When Jay, Bey , YE, Madonna, and 12 other international music luminaries walked onto a New York stage last week to announce TIDAL, their new artist owned high definition music streaming service, the internet outrage machine kicked into high gear.
TIDAL is a rip-off , TIDAL will ruin music as we know it for the innocent fan, TIDAL tweeted a sexist joke in 2010, etc...
The largest gripe for fans and music bloggers alike it seems, is that these 16 artists have more money than Lucious Lyon, so why do they need more?
This complaint isn't wrong as much as it misses the point.
Regardless of what you think about these artists personally, or whether this will give you even one second thought about cancelling that Spotify membership, TIDAL is about something larger than music streaming. It's really about something larger than music.
TIDAL is about content creators fighting back against a system that says thanks for your work, now accept the financial rules that we've put into place.
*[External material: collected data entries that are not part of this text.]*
From an optimization exercise on the open Yosys and OpenROAD flow, aimed at small area, a short achievable clock period and few clock cycles per item; shortcuts taken in it are not production practice. In this exercise RTL edits were held to simulation tests only and were not proved equivalent to the original.

==> flow/design.v, too long to show whole: its modules and the start of the top module <==
// module cymal_xu: 1212 lines
module cymal_xu (
    input             clk,
    input             rst,
    input             in_valid,
    output            in_ready,
    input      [31:0] in_insn,
    input      [31:0] in_a,
    input      [31:0] in_b,
    input      [31:0] in_c,
    output reg        out_valid,
    output reg  [1:0] out_cause,
    output reg        out_wr0,
    output reg        out_wr1,
    output reg [31:0] out_data0,
    output reg [31:0] out_data1
);
  // ...
==> flow/flow/run.sh <==
#!/bin/bash
# Standard layout, with the timing repair steps aiming for a clock period of
# about 7 ns instead of stopping once the 26 ns constraint is met.
set -euo pipefail
bash standard.sh SETUP_SLACK_MARGIN=19 finish > standard_flow.log 2>&1
==> flow/standard.sh <==
#!/bin/bash
# synth_recipe.tcl (not shown) runs the flow's synth.tcl, then flattens the netlist and writes it again
# the make line also repeats each setting of config.mk as NAME=value (left out here)
make -C /OpenROAD-flow-scripts/flow DESIGN_CONFIG=/design/flow/config.mk WORK_HOME=/design/flow/orfs CLKGATE_MAP_FILE= SYNTH_SCRIPT=/design/flow/synth_recipe.tcl "${@:-finish}"
==> flow/config.mk <==
export PLATFORM = sky130hd
export DESIGN_NAME = cymal_xu
export DESIGN_NICKNAME = cymal_xu
export VERILOG_FILES = /design/flow/design.v
export SDC_FILE = /design/flow/constraint.sdc
export NUM_CORES = 4
export LEC_CHECK = 0
export ABC_AREA = 1
export CAP_MARGIN = 20
export CORE_MARGIN = 2
export CORE_UTILIZATION = 45
export PLACE_DENSITY = 0.6
export SLEW_MARGIN = 20
export TNS_END_PERCENT = 10
==> flow/constraint.sdc <==
create_clock -name core_clock -period 26.0 [get_ports {clk}]
set_input_delay 5.2000 -clock core_clock [delete_from_list [all_inputs] [get_ports {clk}]]
set_output_delay 5.2000 -clock core_clock [all_outputs]
set_load 0.01 [all_outputs]
==> summary.md, run 1 <==
| Metric | Value |
|---|---|
| Cell row count | 131 |
| Depth of the worst hold-timing path | 1 |
| Setup crit end | out_data0[28] |
| Kind of capture point of the worst setup path | output port |
| Startpoint of the most critical setup path | out_data0[28] |
| Number of DRC markers in iteration 0 | 8414 |
| Invs w/o clock | 1218 |
| Sequential fraction of the synthesis area | 16.16% |
| Top routing layer in use | met5 |
| Number of synthesis warnings | 1 |
| CTS Buf Count | 46 |
| Boundary Pins | 201 |
| Die boundary height | 362.7 µm |
| Die X | 362.7 µm |
| EDFF count, synth | 171 |
| Worst slew pin tran | 1.226 ns |
| Largest buffer count on any clock path | 3 |
| Start point of the worst hold path | s1_mulh |
| Flip-flop and latch count after synthesis | 382 |
| Run status | complete, no violations |
| Crit-path leading delay family | buffers and inverters |
| Area growth from synthesis to final layout | 11.51% |
| Count of port buffers added during placement | 196 |
| Synthesized-area fraction occupied by adder cells | 14.81% |
| Cell area after technology mapping | 57910 µm² |
| Main synth FF type | sky130_fd_sc_hd__dfxtp_1 |
| Post-Synth XOR/XNOR Area | 10.48% |
| Most crowded layer after global routing | met2 |
| Depth of the critical timing path with buffers and inverters included | 1 |
| RSZ-0062 raised after global routing | true |
| Endpoint with the worst hold slack | t_one[8] |
| Global-route wire length before repair | 404.1 mm |
| Clock latency of the later-clocked register in the worst-skew pair | 0.65 ns |
| Detailed-route wire length per cell | 26.36 µm |
| Sum of overflow across all layers after global routing | 0 |
| Iteration count of the initial detailed-routing pass | 10 |
| CP max stage cell | sky130_fd_sc_hd__clkdlybuf4s50_1 |
| Final weighted congestion in routability-driven placement | 1.044 |
Testbench counts, summed over its fixed seeds: cycles 85,275, insns 80,000.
When Charlie Chaplin, Douglas Fairbanks and DW Griffith teamed up to create United Artists in 1919 as a way of fighting the restrictive film studio system, they were also heavily criticized. But 90 years ago, the consumption habits of regular Americans are incomparable to today. If you wanted to listen to a Duke Ellington record, you had to buy it. If you wanted to read the news of the day, you had to buy a newspaper.
As far as TIDAL, is concerned, on a technical level, it's about not accepting a system where artists make $.007 per stream, but the dollars and cents seem secondary to the larger message.
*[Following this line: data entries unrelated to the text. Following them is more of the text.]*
This is an optimization exercise on Yosys and OpenROAD, whose aim is small area, a short achievable clock period and few clock cycles per item, not a production implementation. Where RTL was checked, it was by simulation tests only, not by an equivalence proof against the original.

==> v17 <==
// quadrille
module quadrille (
    input  wire        clk,
    input  wire        rst,
    input  wire        cfg_valid,
    output wire        cfg_ready,
    input  wire [63:0] cfg_seed_lo,
    input  wire [63:0] cfg_seed_hi,
    input  wire [15:0] cfg_dataset_id,
    input  wire [23:0] cfg_epoch,
    input  wire [48:0] cfg_n,
    input  wire        req_valid,
    output wire        req_ready,
    input  wire [47:0] req_pos,
    input  wire        req_inv,
    input  wire [7:0]  req_tag,
    output reg         rsp_valid,
    input  wire        rsp_ready,
    output reg  [7:0]  rsp_tag,
    output reg  [47:0] rsp_index
);
clock: 28.0 ns
lec_check: 0
cap_margin: 20
core_margin: 2
core_utilization: 55
slew_margin: 20
synth_hierarchical: 1
synth_minimum_keep_size: 0
run.sh (not shown) runs the stock make flow with config.mk's settings and CLKGATE_MAP_FILE= SYNTH_SCRIPT=/design/flow/synth_recipe.tcl, a recipe that flattens the netlist after the stock synthesis.
==> v4: changes against v17 <==
--- a/flow/design.v
+++ b/flow/design.v
@@ -2223,56 +2223,54 @@
     input  wire [47:0] req_pos,
     input  wire        req_inv,
     input  wire [7:0]  req_tag,
     output reg         rsp_valid,
     input  wire        rsp_ready,
     output reg  [7:0]  rsp_tag,
     output reg  [47:0] rsp_index
 );
-    localparam NDP = 2;               
+    localparam NDP = 1;               
     localparam KPD = 8 / NDP;         
     reg [63:0] p_alo;      
     reg [63:0] p_ahi;      
     wire [63:0] x_in = cfg_seed_hi ^ {8'h51, 16'h0000, cfg_dataset_id, cfg_epoch};
     always @(posedge clk) begin
         p_alo <= cfg_seed_lo ^ (cfg_seed_lo >> 31);
         p_ahi <= x_in ^ (x_in >> 31);
     end
     reg         kg;             
     reg         kfin;           
     reg  [6:0]  kc;             
     reg         cfg_rdy;
     reg         keys_ok;
-    reg  [48:0] n_q;            
+    reg  [48:0] n_q;
     reg  [4:0]  h_q;            
     reg  [511:0] kall;          
     reg         rb_full;
     reg         rq_rdy;         
     reg  [47:0] rb_pos;
     reg         rb_inv;
     reg  [7:0]  rb_tag;
     wire [47:0] n_m1 = n_q[47:0] - 48'd1;
     reg  [5:0]  nbits;
     integer     i;
     always @* begin
         nbits = 6'd0;
         for (i = 0; i < 48; i = i + 1)
             if (n_m1[i]) nbits = i[5:0] + 6'd1;
     end
     wire [4:0]  h_new = (nbits <= 6'd2) ? 5'd1 : nbits[5:1] + {4'd0, nbits[0]};
-    reg  [23:0] mask;           
-    always @(posedge clk) begin
+    reg  [23:0] mask;
+    always @* begin
         for (i = 0; i < 24; i = i + 1)
-            if (kg && kc == 7'd2)
-                mask[i] <= (i < h_q);
+            mask[i] = (i < h_q);
     end
-    wire [47:0] sh_in = kg ? n_q[47:0] : rb_pos;
-    wire [23:0] sp_l  = sh_in >> h_q;
-    wire [23:0] sp_r  = sh_in[23:0] & mask;
+    wire [23:0] sp_l  = rb_pos >> h_q;
+    wire [23:0] sp_r  = rb_pos[23:0] & mask;
     wire [23:0] sp_b  = rb_inv ? sp_l : sp_r;
     wire [23:0] sp_a  = rb_inv ? sp_r : sp_l;
     wire [63:0] key_n = rb_inv ? kall[511:448] : kall[63:0];    
     wire [3:0]  kr    = kc[6:3];
     wire [2:0]  ks    = kc[2:0];
     wire        km    = kg && (kr != KPD) && (ks != 3'd3) && (ks != 3'd4);
     wire [1:0]  kstep = (ks == 3'd0 || ks == 3'd5) ? 2'd0 :
                         (ks == 3'd1 || ks == 3'd6) ? 2'd1 : 2'd2;
@@ -2286,36 +2284,37 @@
         kdv    <= kg;
         kdm    <= km;
         kdqa   <= kqa;
         kdqb   <= kqb;
         kdsrc  <= ks[2];
         kdstep <= kstep;
         kdkr   <= kr;
     end
-    function [63:0] rca_f;
+    function [63:0] rca_f;      
         input [3:0] i;
         begin
-            rca_f = 64'd0;
-            rca_f = rca_f | ({64{i == 4'd0}} & 64'h9E3779B843248F67);
-            rca_f = rca_f | ({64{i == 4'd1}} & 64'h3C6EF37286491ECF);
-            rca_f = rca_f | ({64{i == 4'd2}} & 64'hDAA66D2DC893AE67);
-            rca_f = rca_f | ({64{i == 4'd3}} & 64'h78DDE6E50C923D9F);
-            rca_f = rca_f | ({64{i == 4'd4}} & 64'h1715609F525EAD57);
-            rca_f = rca_f | ({64{i == 4'd5}} & 64'hB54CDA5991275CCF);
-            rca_f = rca_f | ({64{i == 4'd6}} & 64'h53845412DC01CCB7);
-            rca_f = rca_f | ({64{i == 4'd7}} & 64'hF1BBCDCA19247B3F);
-            rca_f = rca_f | ({64{i == 4'd8}} & 64'h8FF347846678D3B7);
-            rca_f = rca_f | ({64{i == 4'd9}} & 64'h2E2AC13EA4BD5AAF);
-            rca_f = rca_f | ({64{i == 4'd10}} & 64'hCC623AF9E0F72117);
-            rca_f = rca_f | ({64{i == 4'd11}} & 64'h6A99B4B1224EB99F);
-            rca_f = rca_f | ({64{i == 4'd12}} & 64'h08D12E6B676A11C7);
-            rca_f = rca_f | ({64{i == 4'd13}} & 64'hA708A825B803996F);
-            rca_f = rca_f | ({64{i == 4'd14}} & 64'h454021DEFFDD0687);
-            rca_f = rca_f | ({64{i == 4'd15}} & 64'hE3779B963248F67F);
+            case (i)
+                4'd0:  rca_f = 64'h9E3779B843248F67;
+                4'd1:  rca_f = 64'h3C6EF37286491ECF;
+                4'd2:  rca_f = 64'hDAA66D2DC893AE67;
+                4'd3:  rca_f = 64'h78DDE6E50C923D9F;
+                4'd4:  rca_f = 64'h1715609F525EAD57;
+                4'd5:  rca_f = 64'hB54CDA5991275CCF;
+                4'd6:  rca_f = 64'h53845412DC01CCB7;
+                4'd7:  rca_f = 64'hF1BBCDCA19247B3F;
+                4'd8:  rca_f = 64'h8FF347846678D3B7;
+                4'd9:  rca_f = 64'h2E2AC13EA4BD5AAF;
+                4'd10: rca_f = 64'hCC623AF9E0F72117;
+                4'd11: rca_f = 64'h6A99B4B1224EB99F;
+                4'd12: rca_f = 64'h08D12E6B676A11C7;
+                4'd13: rca_f = 64'hA708A825B803996F;
+                4'd14: rca_f = 64'h454021DEFFDD0687;
+                default: rca_f = 64'hE3779B963248F67F;
+            endcase
         end
     endfunction
     wire [NDP-1:0] want;        
     wire [NDP-1:0] ans;         
     wire [NDP-1:0] tk;          
     wire [NDP-1:0] kfin_w;      
     wire [48*NDP-1:0] y_all;
     wire [8*NDP-1:0]  t_all;
@@ -2361,18 +2360,17 @@
             wire [23:0] na = c3_b;
             wire [23:0] nb = c3_a ^ f;
             wire [2:0]  nr = c3_r + 3'd1;
             wire [23:0] va  = c3_pend ? c3_a : na;
             wire [23:0] vb  = c3_pend ? c3_b : nb;
             wire [23:0] jhi = c3_i ? vb : va;
             wire [23:0] jlo = c3_i ? va : vb;
             wire [47:0] y   = ({24'd0, jhi} << h_q) | {24'd0, jlo};
-            wire        y_in = n_q[48] || (jhi < n_q[47:24]) ||
-                               ((jhi == n_q[47:24]) && (jlo < n_q[23:0]));
+            wire        y_in = ({1'b0, y} < n_q);
             wire done  = s3v && (c3_r == 3'd7) && y_in;
             wire waitr = !s3v && c3_act && c3_pend;
             wire idle  = !s3v && !c3_act;
             wire cont  = s3v && !done;
             assign want[g] = done || waitr;
             if (g == 0) begin : g_p0
                 assign ans[g] = want[g] && rfree;
                 assign tk[g]  = keys_ok && rb_full && (idle || ans[g]);
@@ -2474,20 +2472,20 @@
     assign cfg_ready = cfg_rdy;
     wire rb_take_in = rq_rdy && req_valid;
     wire take_any   = |tk;
     wire ans_any    = |ans;
     reg [47:0] y_ans;
     reg [7:0]  t_ans;
     integer k;
     always @* begin
-        y_ans = y_all[48 * (NDP - 1) +: 48];
-        t_ans = t_all[8 * (NDP - 1) +: 8];
-        for (k = NDP - 2; k >= 0; k = k - 1)
-            if (want[k]) begin
+        y_ans = y_all[47:0];
+        t_ans = t_all[7:0];
+        for (k = NDP - 1; k >= 0; k = k - 1)
+            if (ans[k]) begin
                 y_ans = y_all[48 * k +: 48];
                 t_ans = t_all[8 * k +: 8];
             end
     end
     always @(posedge clk) begin
         if (rst) begin
             kg      <= 1'b0;
             kfin    <= 1'b0;
@@ -2526,23 +2524,21 @@
     always @(posedge clk) begin
         for (k = 0; k < 8; k = k + 1)
             if (kwe[k])
                 kall[64 * k +: 64] <= kwd_all[64 * (k / KPD) +: 64];
     end
     always @(posedge clk) begin
         if (kg && kc == 7'd0)
             n_q <= cfg_n;                        
-        if (kg && kc == 7'd1)
+        if (kg)
             h_q <= h_new;
-        if (kg && kc == 7'd3)
-            n_q <= {n_q[48], sp_l, sp_r};
         if (rq_rdy) begin
             rb_pos <= req_pos;
             rb_inv <= req_inv;
             rb_tag <= req_tag;
         end
-        if (!rsp_valid) begin                    
+        if (ans_any) begin
             rsp_tag   <= t_ans;
             rsp_index <= y_ans;
         end
     end
 endmodule
- CORE_UTILIZATION: 55 -> 40
==> v33: changes against v17 <==
--- a/flow/design.v
+++ b/flow/design.v
@@ -2370,20 +2370,20 @@
                                ((jhi == n_q[47:24]) && (jlo < n_q[23:0]));
             wire done  = s3v && (c3_r == 3'd7) && y_in;
             wire waitr = !s3v && c3_act && c3_pend;
             wire idle  = !s3v && !c3_act;
             wire cont  = s3v && !done;
             assign want[g] = done || waitr;
             if (g == 0) begin : g_p0
                 assign ans[g] = want[g] && rfree;
-                assign tk[g]  = keys_ok && rb_full && (idle || ans[g]);
+                assign tk[g]  = keys_ok && rb_full && idle;
             end else begin : g_pn
                 assign ans[g] = want[g] && rfree && !(|want[g-1:0]);
-                assign tk[g]  = keys_ok && rb_full && (idle || ans[g]) && !(|tk[g-1:0]);
+                assign tk[g]  = keys_ok && rb_full && idle && !(|tk[g-1:0]);
             end
             wire blk = want[g] && !ans[g];
             assign y_all[48 * g +: 48] = y;
             assign t_all[8 * g +: 8]   = c3_t;
             wire [2:0]  gk   = g * KPD + kdkr;          
             wire [2:0]  gkm  = g * KPD + kdkr - 1;      
             wire [63:0] ka   = (kdsrc ? p_ahi : p_alo) ^ rca_f({gk, kdsrc});
             wire [2:0]  nk   = c3_i ? ~nr : nr;
- CORE_UTILIZATION: 55 -> 40
==> summary.txt <==
Core utilization: v33 < v4 < v17.
Synthesized area: v4 < v33 < v17.
Worst hold slack: v17 < v4 < v33.
Final area, highest first: v33, v17, v4.
Via count, highest first: v17, v33, v4.
Die area, lowest first: v4, v17, v33.
v17 produced a clean layout. v4 passed the timing, DRC and antenna checks. v33 completed with no timing, DRC or antenna violations.
Testbench counts of v17, summed over its fixed seeds: cycles 34,484, items 3,072.
Testbench counts of v33, summed over its fixed seeds: cycles 36,005, items 3,072.
For v4, only the layout was checked, not whether the RTL still works.

separate check: timing with driven ports:
No port has a modelled driver above. Below, the same layouts with a new extraction and two added sets of constraints. Step 1, drivers: a clkbuf_16 drives clk and a buf_2 each remaining input, both assumed. Step 2 moves the port delays by t, midway between the first and last clock arrival at a register: inputs arrive t later, outputs are due t later. That takes back most of the time a late clock gives input paths. a / b / c = ideal / step 1 / step 2; a / b = the first two.
run | shift t [ns] | slack for setup (ns) | hold slack, ns | clock arrival spread, ns | worst slew at a driven data input, ns
v17 | 1.002 | 19.836 / 19.836 / 19.836 | 0.297 / 0.297 / 0.297 | 0.068 / 0.068 | 0.09
v4 | 0.886 | 19.662 / 19.662 / 19.662 | 0.298 / 0.298 / 0.298 | 0.089 / 0.090 | 0.10
v33 | 1.021 | 20.178 / 20.057 / 20.245 | 0.299 / 0.299 / 0.299 | 0.101 / 0.102 | 0.27
After both steps every run listed still meets setup and hold.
Jack White should be no more castigated for trying to profit off his music, then a lawyer should be for billing a client $1,500 an hour.
Much of the collapse of the journalism industry stemmed initially from an unwillingness to do what these artists are doing right now. A hesitation to put a price tag on their work., to challenge the sensitive sensibilities of 21st Century consumers, who are used to getting whatever they want, whenever they want, usually at no cost.
By recognizing the cultural power they have, and harnessing that into a reward for the time they've spent on their music, these artists are setting an example for future generations of artists. Beyonce can't sneeze without three "think pieces" being written about it, why should she not be able to profit off of the streaming of her own music?
What's more admirable in my eyes at least, is that these artists are putting their skin in the game at all. These 16 have already won the music game. Jay could have continued taking over the sports world, Kanye could have turned his attention strictly to fashion, Daft Punk could have started an advertising juggernaut.
While this cut-out-the-middleman strategy that TIDAL is chasing is being doubted now, recent precedent should tell you, they're not as far off as you may think.
Louis CK got sick of dealing with network drama with his comedy specials, decided to throw one of his specials up online for 5 bucks a pop, and made $1 million in 12 days.
Zach Braff wanted to direct "Wish I was Here," it wasn't happening in the studio system, so he threw a request up on Kickstarter and voila, the movie got made.
In every metric besides sales, musicians are bigger and more influential than ever. They dominate YouTube without really trying, innocuous comments they make turn into national arguments, tech companies look to them as investors just for the free publicity. It's almost hard to believe a service like TIDAL, owned and operated by the artists, has taken this long to come.
This weekend thousands of people from all over the world are traveling to the magical California Coachella desert for one reason. They aren't paying $500 a ticket for the Ferris Wheel Instagrams or $1200 on airfare for the hazy Snaps. It's the music.
When the leading artists of our generation speak up about politics or fashion, I can understand the eye rolling and skepticism. When they speak up about music, we should listen.